Siegmund Bauchwitz was born the son of the Jewish merchant Salomon Bauchwitz and his wife Florens Löwenstein in Schwiebus (Świebodzin), just under 70 kilometers east of the Oder River.1
Doctor in Bamberg
Bauchwitz received his doctorate in Munich in 1903, where he had been studying medicine since 1899.2He moved to Bamberg in December 1904, and applied to become the first coroner there five years later. He was initially hired as a deputy, but was able to take over as head of the Bamberg mortuary in 1911.3 He resigned from this position two years later, when he married Alice Sofie Ehrlich, born in 1888, that same year, on March 26, 1913.4 He probably opened his Bamberg medical practice at that time. It is ascertained that he became a convoy physician of a Red Cross medical train in 1913.5
During World War I, Bauchwitz, who had been a reserve physician since 1900, was deployed to the Western Front from September 1914 until the end of the war, participating in the battles of Flanders and the Battle of the Somme, among others.6 He suffered a minor shoulder injury toward the end of the war. He was awarded the Iron Cross.7
This did not help him under Nazi rule. His license to practice medicine was revoked in 1936. Degraded to "Krankenbehandler" (medic), he was only allowed to treat Jewish patients.8
Abuse During the 1938 November Pogrom
Bauchwitz was massively abused in the pogrom of November 10, 1938. According to an eyewitness account by neighbor Eva Schapira, he was dragged out of his house at Hainstraße 7 – where he had moved years earlier from Großer Markt 24 – and "beaten bloody in the street, so that for some time he was unable to care for his [...] patients."9 He had to serve time in "protective custody" in the district court prison, but was soon released. 10 The brutal persecution by the National Socialists did not prevent the doctor from becoming a community leader of the already very weakened Jewish Community in Bamberg in 1939.11 His community function unintentionally put him in the position of a command recipient.
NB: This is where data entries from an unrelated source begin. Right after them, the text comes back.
--- ./config.mk ---
export PLATFORM = sky130hd
export DESIGN_NAME = tickgen
export DESIGN_NICKNAME = tickgen
export VERILOG_FILES = /design/flow/design.v
export SDC_FILE = /design/flow/constraint.sdc
export NUM_CORES = 4
export LEC_CHECK = 1
export CORE_AREA = 10 10 99 99
export DIE_AREA = 0 0 109 109
--- ./run.sh ---
#!/bin/bash
# OpenROAD 26Q1-2900-gdf79404cd8, Yosys 0.63+post, stock flow scripts
make -C /OpenROAD-flow-scripts/flow DESIGN_CONFIG=/design/flow/config.mk WORK_HOME=/design/flow/orfs finish
--- ./design.v ---
`timescale 1ns / 1ns
module tickgen(clk,rstb,tick);
input clk;
input rstb;
output tick;
reg [18:0] counter;
wire tick;
assign tick = (counter == 499_999);
always @(posedge clk, negedge rstb)
if 	  (!rstb) counter <= 18'b0;
else if (tick)  counter <= 18'b0;
else				 counter <= counter +1;
endmodule
--- ./constraint.sdc ---
current_design tickgen

set clk_period 4.7
set clk_io_pct 0.2

create_clock -name clk0 -period $clk_period [get_ports {clk}]

set non_clock_inputs [all_inputs -no_clocks]
set_input_delay [expr $clk_period * $clk_io_pct] -clock clk0 $non_clock_inputs
set_output_delay [expr $clk_period * $clk_io_pct] -clock clk0 [all_outputs]
`./constraint.sdc`:
```
current_design debounce

set clk_period 1.6
set clk_io_pct 0.2

create_clock -name clk0 -period $clk_period [get_ports {clk}]

set non_clock_inputs [all_inputs -no_clocks]
set_input_delay [expr $clk_period * $clk_io_pct] -clock clk0 $non_clock_inputs
set_output_delay [expr $clk_period * $clk_io_pct] -clock clk0 [all_outputs]
```
`./run.sh`:
```
#!/bin/bash
# OpenROAD 26Q1-2900-gdf79404cd8, Yosys 0.63+post, stock flow scripts
make -C /OpenROAD-flow-scripts/flow DESIGN_CONFIG=/design/flow/config.mk WORK_HOME=/design/flow/orfs finish
```
`./design.v`:
```
`timescale 1ns / 1ns
module debounce(clk, rstb,tick,sw,db);
input clk;
input rstb;
input sw;
input tick;
output db;
reg [2:0] present;
reg [2:0] next;
assign db = present[2];
parameter [2:0]
			s00 = 3'b000,
			s01 = 3'b001,
			s02 = 3'b010,
			s03 = 3'b011,
			s10 = 3'b100,
			s11 = 3'b101,
			s12 = 3'b110,
			s13 = 3'b111;
always @ (posedge clk, negedge rstb)
if (!rstb) present <= 3'b000;
else 		  present <= next;
always @(*)
begin
next = present;
case (present)
s00: next = (sw) 			? s01:s00;
s01: next = (sw & tick) ? s02:
				(sw)			? s01:
								  s00;
s02: next = (sw & tick) ? s03:
				(sw)			? s02:
								  s00;
s03: next = (sw & tick) ? s10:
				(sw)			? s03:
								  s00;
s10: next = (!sw) 		? s11:s10;
s11: next = (!sw & tick)? s12:
			   (!sw)			? s11:
								  s10;
s12: next = (!sw & tick)? s13:
			   (!sw)			? s12:
								  s10;
s13: next = (!sw & tick)? s01:
			   (!sw)			? s13:
								  s10;
default next = s00;
endcase
end
endmodule
```
`./config.mk`:
```
export PLATFORM = sky130hd
export DESIGN_NAME = debounce
export DESIGN_NICKNAME = debounce
export VERILOG_FILES = /design/flow/design.v
export SDC_FILE = /design/flow/constraint.sdc
export NUM_CORES = 4
export LEC_CHECK = 1
export CORE_AREA = 10 10 70 70
export DIE_AREA = 0 0 80 80
```
==> qor.json <==
{
  "power_and_ir_drop": {
    "power.density_cell_area_nw_per_um2": 1470,
    "power_mw": 0.393,
    "maximum_vdd_drop_mv": 0.182,
    "leakage_power_total_nw": 0.0875
  },
  "timing": {
    "worst_rel_slew_slack_pct": 85.4,
    "grt_setup_unrepaired": "false",
    "achievable-frequency_mhz": 717,
    "final.setup.tns_ps": 0,
    "fin_crit_sh_pct": 87.2,
    "worst_clock_skew_ps": 1.49,
    "tightest_slew_ps": 217,
    "timing.final.hold_violations": 0,
    "fin_ws_ps": 205,
    "period_needed_ps": 1390,
    "timing_max_transition_violations_final": 0,
    "setup_viol": 0
  },
  "layout": {
    "final_design_area_no_fill_sq_um": 267,
    "largest_register_ffs": 3,
    "post_route_cells_drive_above_1_share_pct": 26.3,
    "final_cells": 65,
    "largest_registers": "present x3",
    "synthToLayoutAreaGrowth_pct": 86.8,
    "fill_cells": 405,
    "max_flop_register": "present"
  },
  "logic_synthesis": {
    "ys_area_sq_um": 143,
    "number_of_synthesis_warnings": 1,
    "synth_area_per_inst_sq_um": 13.0,
    "post_synth_main_area_contributors": "dfrtp_1, mux2_4, and3_4",
    "yosysTopAreaCell": "dfrtp_1",
    "post-synth-top-count-cell": "dfrtp_1",
    "synth_cell_types": 9,
    "asyncSetResetFlopFracSynth_pct": 100,
    "synth_cells": 11,
    "synth_seq_share_pct": 52.6,
    "top_cell_area_share_pct": 52.6,
    "count_of_library_flops_with_an_enable_pin": 0,
    "postSynthRegisterBits": 3,
    "synth_area_sq_um": 143,
    "ys_cells": 11,
    "yosys_most_used_dff": "dfrtp_1"
  },
  "clocking": {
    "cts-root-buf": "clkbuf_4",
    "ctsLongestPathBuffers": 2,
    "clock_sinks": 3,
    "clkTransAtPathRegs_ps": 40,
    "cts_made_buffers": 3,
    "tritoncts": "yes",
    "post_cts_sizing": 0,
    "cts.hold.buffers_added": 0,
    "insertion_delay_ps": 230,
    "cts_max_level": 1,
    "post-cts-setup-buffer-count": 0
  },
  "die": {
    "chip_area_sq_um": 6400,
    "core_region_area_sq_um": 3420,
    "floorplan.initialDensity_pct": 4.18,
    "fp.dieH_microns": 80,
    "die_x_microns": 80,
    "design.portCount": 5,
    "floorplan.rows": 21
  },
  "global_routing": {
    "grt_antenna_before_repair": 0,
    "grt_use_total_pct": 1.44,
    "grt_first_pass_wirelength_microns": 648,
    "overflow": 0,
    "grt_pass1_vias": 149,
    "grt_start_max_net_pins": 5
  },
  "setup_path": {
    "cp_data_arrival_time_ps": 1070,
    "end_kind": "output pin",
    "required_ps": 1280,
    "reg2regPathDepth": 2,
    "critical_path.endpoint": "db",
    "slowest_delay_ps": 480,
    "r2r_start": "present[0]",
    "criticalPathCategory": "flip-flop to output pin",
    "timing.critical_path.max_delay_family": "buffers and inverters",
    "worstPathMaxFanout": 3,
    "crit_chain": "clkdlybuf4s50_1",
    "crit_path_start_kind": "flip-flop",
    "crit_buf_inv": 1,
    "setup.worst_path.start": "present[2]",
    "path_depth": 1,
    "crit_slowest_cell": "clkdlybuf4s50_1",
    "r2r-end": "present[2]",
    "ff2ff_setup_slack_ps": 600
  },
  "detailed_routing": {
    "drt-wirelength-per-cell_microns": 6.12,
    "drt_wl_total_microns": 398,
    "antennaDiodeCount": 0,
    "detail-route-antenna-nets": 0,
    "firstDrtPassIters": 2,
    "remaining_drc_errors": 0,
    "routed-via-count": 113,
    "detail_route.vias_per_cell": 1.74,
    "drt_iter0_markers": 1
  },
  "placement": {
    "placement.setup.worst_slack_ps": 133,
    "gp_routability_congestion": 0.674,
    "buffers_on_ports": 4,
    "placedCellCount": 61,
    "postPlaceCellArea_sq_um": 240
  },
  "status": {
    "outcome": "finished, final reports clean"
  },
  "min_path": {
    "min-delay-path-class": "input pin to asynchronous set/reset pin"
  },
  "flow_run": {
    "stage_log_warnings": 25,
    "drv.max_cap_violation_count": 0
  }
}
## cells in the final DEF (no fill, tap or decap)
cell	synthesis	routed
clkdlybuf4s50_1	0	4
clkbuf_4	0	3
dfrtp_1	3	3
a21oi_1	1	1
and3_4	1	1
xnor2_1	1	1
nor3_1	1	1
nand2b_1	1	1
nor3b_1	1	1
a311oi_1	1	1
mux2_4	1	1
clkbuf_1	0	1
## cell type report
class	count	area (sq um)	area share, %
timing repair buffer	4	40.0	15.0
sequential	3	75.1	28.2
tap	46	57.6	21.6
clock buffer	4	26.3	9.86
multi-input combinational	8	67.6	25.4
## power by group
part / total [mW] / leakage (nW) / switching (mW) / internal [mW]
sequential: 0.149 / 0.0378 / 0.0353 / 0.114
combinational: 0.112 / 0.0347 / 0.0349 / 0.0774
clock: 0.132 / 0.0150 / 0.0383 / 0.0934
total: 0.393 / 0.0875 / 0.108 / 0.285
## through the flow
stage	hold WS (ps)	util (%)
after floorplan	24.4	-
after global placement	505	7.03
after detailed placement	521	7.03
after CTS	270	7.80
after global routing	273	7.80
final	281	7.80
## metal layers
metal	global-route usage [%]	part of all wire [%]	wire (microns)	vias to the layer above
met5	0	0	0	-
met4	0.704	0	0	0
met3	2.27	22	88	0
met2	1.44	32	128	5
met1	1.33	45	181	51
li1	-	-	-	57
## logic make-up after synthesis
logic type,Yosys count,share of synthesized area (%)
flip-flops,3,52.6
multiplexers,1,10.5
XOR/XNOR,1,6.14
AND-OR/OR-AND,2,9.65
AND/OR/NAND/NOR,4,21.1
## worst min-delay path by stage
| stage | depth (start not counted) | to | slack [ps] |
|---|---|---|---|
| finish | 1 | present[1] | 280 |
| global route | 1 | present[0] | 270 |
| CTS | 1 | present[2] | 270 |
Power figures rest on the tool's default switching activity, not on a simulated workload.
Thus the Gestapo forced him to compile "transport lists" with the names of Jews to be deported.12
Death in Auschwitz
He and his wife Alice were themselves deported to Theresienstadt on the last Bamberg Transport II/25 on September 11, 1942. They were forced to board the train to Auschwitz concentration camp two years later, on October 28, 1944, where they were murdered.13 In 2008, two "Stolpersteine" were placed in front of Hainstraße 7 in Bamberg, commemorating the Bauchwitz couple.